TITLE: Bridging the Gap Between High-Fidelity and Deep-Water Wave Models with a Phase-Revolving Boussinesq-Type Numerical Model FUNWAVE (FULLY NONLINEAR BOUSSINESQ-TYPE WAVE)
PRESENTER: Matt Malej, Ph.D.,
Research Mathematician, Coastal and Hydraulics Laboratory (ERDC)
ABSTRACT: This presentation will showcase the FUNWAVE model and its various applications. Multiple real/physical case studies and USACE Civil Works projects will be discussed. In addition, new development and deployment efforts through the HPC Portal will be presented.
Modeling nonlinear nearshore coastal wave processes, such as overtopping/inundation, wave runup, bore propagation, tsunamia, harbor resonance, ship waves/wakes, and infragravity waves, requires efficient and accurate computing of the evolution of highly nonlinear time-dependent free surface wave fields in complex coastal environments. This is a challenging hydrodynamic problem. Most models commonly used for describing nonlinear surface waves are far from being complete. They rely on ad hoc models for the physical processes involved, such as nonlinear wave-wave interactions, energy dissipation due to wave breaking, or interplay between waves and currents.
An additional complication in modeling coastal waves is that there is a wide range of scales to be resolved (e.g, wind and infragravity waves). The coupling between various modes and thus the energy transfer between different spatial and temporal scales lacks thorough understanding. Operational phase-averaged wave-action balance models suffer from inaccurate predictions of the wave spectrum in shallow waters.
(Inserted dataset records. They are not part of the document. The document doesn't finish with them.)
**src/rtl/mdu_pkg.sv**
```systemverilog
// Shared definitions for the multiply/divide unit: opcodes, FSM encoding and
// the opcode classifier used by the stall logic.
package mdu_pkg;

  localparam logic [5:0] MULT_OP = 6'b000010;
  localparam logic [5:0] DIV_OP  = 6'b000011;
  localparam logic [5:0] MFHI_OP = 6'b000100;
  localparam logic [5:0] MFLO_OP = 6'b000101;

  typedef enum logic [1:0] {
    ST_IDLE = 2'd0,
    ST_MUL  = 2'd1,
    ST_DIV  = 2'd2
  } mdu_state_e;

  // True for any opcode that reads or writes HI/LO through this unit.
  function automatic logic is_mdu_op(input logic [5:0] op);
    return (op == MULT_OP) || (op == DIV_OP) || (op == MFHI_OP) || (op == MFLO_OP);
  endfunction

endpackage

```
**src/rtl/mdu_restoring_div.sv**
```systemverilog
// One restoring-division step: shift the next dividend bit into the partial
// remainder, trial-subtract the divisor, keep the difference if it did not
// borrow. The quotient bit is the inverted borrow.
module mdu_restoring_div #(
  parameter int WIDTH = 32
) (
  input  logic [WIDTH-1:0] i_rem,
  input  logic             i_dividend_bit,
  input  logic [WIDTH-1:0] i_divisor,
  output logic [WIDTH-1:0] o_rem,
  output logic             o_q_bit
);

  logic [WIDTH:0] w_partial;
  logic [WIDTH:0] w_diff;

  // Trial subtraction; the partial remainder stays below twice the divisor,
  // so bit WIDTH of the difference is exactly the borrow. A zero divisor never
  // borrows, which yields an all-ones quotient and remainder == dividend.
  always_comb begin
    w_partial = {i_rem, i_dividend_bit};
    w_diff    = w_partial - {1'b0, i_divisor};
    o_q_bit   = ~w_diff[WIDTH];
    o_rem     = o_q_bit ? w_diff[WIDTH-1:0] : w_partial[WIDTH-1:0];
  end

endmodule

```
**src/rtl/mult_div_unit.sv**
```systemverilog
// Iterative multiply/divide unit with architectural HI/LO registers.
// One shift-add or restoring-subtract step per clock, WIDTH steps per op.
// Build option: define MDU_SIGNED_EN for signed MULT/DIV (operand magnitudes
// with sign fix-up of the result); otherwise MULTU/DIVU semantics.
module mult_div_unit
  import mdu_pkg::*;
#(
  parameter int WIDTH = 32
) (
  input  logic             clock,
  input  logic             reset_n,
  input  logic             start,
  input  logic [5:0]       op_x,
  input  logic [WIDTH-1:0] rs_val,
  input  logic [WIDTH-1:0] rt_val,
  input  logic [5:0]       op_d,
  output logic [WIDTH-1:0] hi,
  output logic [WIDTH-1:0] lo,
  output logic [WIDTH-1:0] mf_data,
  output logic             busy,
  output logic             done,
  output logic             div_zero,
  output logic             stall_req
);

  localparam int CNT_W = $clog2(WIDTH);

  mdu_state_e r_state, w_next_state;
  logic [CNT_W-1:0]   r_count;
  logic [2*WIDTH-1:0] r_prod;
  logic [WIDTH-1:0]   r_mcand, r_divisor, r_rem, r_quo;
  logic [WIDTH-1:0]   r_hi, r_lo;
  logic               r_done, r_div_zero, r_zero_div;

  logic               w_accept, w_last;
  logic [WIDTH-1:0]   w_a_mag, w_b_mag;
  logic [WIDTH:0]     w_add;
  logic [2*WIDTH-1:0] w_prod_next, w_prod_res;
  logic [WIDTH-1:0]   w_rem_next, w_quo_next, w_rem_res, w_quo_res;
  logic               w_q_bit;

  assign w_accept = (r_state == ST_IDLE) && start && ((op_x == MULT_OP) || (op_x == DIV_OP));
  assign w_last   = (r_count == CNT_W'(WIDTH - 1));

`ifdef MDU_SIGNED_EN
  logic r_neg_res, r_neg_rem;

  assign w_a_mag = rs_val[WIDTH-1] ? (~rs_val + 1'b1) : rs_val;
  assign w_b_mag = rt_val[WIDTH-1] ? (~rt_val + 1'b1) : rt_val;

  // Result signs are captured with the operands; inputs may change mid-op.
  always_ff @(posedge clock or negedge reset_n) begin
    if (!reset_n) begin
      r_neg_res <= 1'b0;
      r_neg_rem <= 1'b0;
    end else if (w_accept) begin
      r_neg_res <= rs_val[WIDTH-1] ^ rt_val[WIDTH-1];
      r_neg_rem <= rs_val[WIDTH-1];
    end
  end

  assign w_prod_res = r_neg_res ? (~w_prod_next + 1'b1) : w_prod_next;
  assign w_quo_res  = r_neg_res ? (~w_quo_next + 1'b1) : w_quo_next;
  assign w_rem_res  = r_neg_rem ? (~w_rem_next + 1'b1) : w_rem_next;
`else
  assign w_a_mag    = rs_val;
  assign w_b_mag    = rt_val;
  assign w_prod_res = w_prod_next;
  assign w_quo_res  = w_quo_next;
  assign w_rem_res  = w_rem_next;
`endif

  // Shift-add multiply step: add multiplicand into the upper half when the
  // current multiplier bit (LSB) is set, then shift the whole product right.
  assign w_add       = {1'b0, r_prod[2*WIDTH-1:WIDTH]} + (r_prod[0] ? {1'b0, r_mcand} : '0);
  assign w_prod_next = {w_add, r_prod[WIDTH-1:1]};

  mdu_restoring_div #(.WIDTH(WIDTH)) u_div_step (
    .i_rem          (r_rem),
    .i_dividend_bit (r_quo[WIDTH-1]),
    .i_divisor      (r_divisor),
    .o_rem          (w_rem_next),
    .o_q_bit        (w_q_bit)
  );
  assign w_quo_next = {r_quo[WIDTH-2:0], w_q_bit};

  // FSM state register.
  // NOTE: sequential state uses non-blocking assignments so every flop samples pre-edge values.
  always_ff @(posedge clock or negedge reset_n) begin
    if (!reset_n) r_state <= ST_IDLE;
    else          r_state <= w_next_state;
  end

  // FSM next-state: launch on an accepted op, return to IDLE after the last step.
  // NOTE: default assignment first so no path leaves w_next_state unassigned (no latch).
  always_comb begin
    w_next_state = r_state;
    unique case (r_state)
      ST_IDLE: if (w_accept) w_next_state = (op_x == MULT_OP) ? ST_MUL : ST_DIV;
      ST_MUL,
      ST_DIV:  if (w_last) w_next_state = ST_IDLE;
      default: w_next_state = ST_IDLE;
    endcase
  end

  // FSM outputs: busy for the whole in-flight window.
  always_comb begin
    busy = (r_state != ST_IDLE);
  end

  // Iteration datapath: load operands on accept, advance one step per edge.
  // NOTE: datapath registers are reset too, so an aborted op never leaves X state behind.
  always_ff @(posedge clock or negedge reset_n) begin
    if (!reset_n) begin
      r_count    <= '0;
      r_prod     <= '0;
      r_mcand    <= '0;
      r_divisor  <= '0;
      r_rem      <= '0;
      r_quo      <= '0;
      r_zero_div <= 1'b0;
    end else if (w_accept) begin
      r_count    <= '0;
      r_prod     <= {{WIDTH{1'b0}}, w_b_mag};
      r_mcand    <= w_a_mag;
      r_divisor  <= w_b_mag;
      r_rem      <= '0;
      r_quo      <= w_a_mag;
      r_zero_div <= (rt_val == '0);
    end else if (r_state != ST_IDLE) begin
      r_count <= w_last ? '0 : r_count + 1'b1;
      if (r_state == ST_MUL) r_prod <= w_prod_next;
      if (r_state == ST_DIV) begin
        r_rem <= w_rem_next;
        r_quo <= w_quo_next;
      end
    end
  end

  // HI/LO commit and one-cycle completion pulses on the final step.
  always_ff @(posedge clock or negedge reset_n) begin
    if (!reset_n) begin
      r_hi       <= '0;
      r_lo       <= '0;
      r_done     <= 1'b0;
      r_div_zero <= 1'b0;
    end else begin
      r_done     <= 1'b0;
      r_div_zero <= 1'b0;
      if ((r_state != ST_IDLE) && w_last) begin
        r_done <= 1'b1;
        if (r_state == ST_MUL) begin
          r_hi <= w_prod_res[2*WIDTH-1:WIDTH];
          r_lo <= w_prod_res[WIDTH-1:0];
        end else begin
          r_hi       <= w_rem_res;
          r_lo       <= r_zero_div ? '1 : w_quo_res;
          r_div_zero <= r_zero_div;
        end
      end
    end
  end

  assign hi        = r_hi;
  assign lo        = r_lo;
  assign done      = r_done;
  assign div_zero  = r_div_zero;
  assign mf_data   = (op_x == MFHI_OP) ? r_hi : r_lo;
  assign stall_req = (busy | start) & is_mdu_op(op_d);

endmodule
```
With improvements in the high performance computing (HPC), phase-resolving models like FUNWAVE are becoming more practical to apply. Their primary area of application thus far has been a shallow-water environment. Boussinesq-type models are especially attractive in these regimes, where strong nonlinearity and weak dispersion are prevalent. The USACE has a pressing need for a robust and computationally efficient phase-resolving numerical wave model. It is important that such a model be efficient and developed with HPC application in mind, without the immediate and cyclical need to resort to propriety software packages such as for example MATLAB®.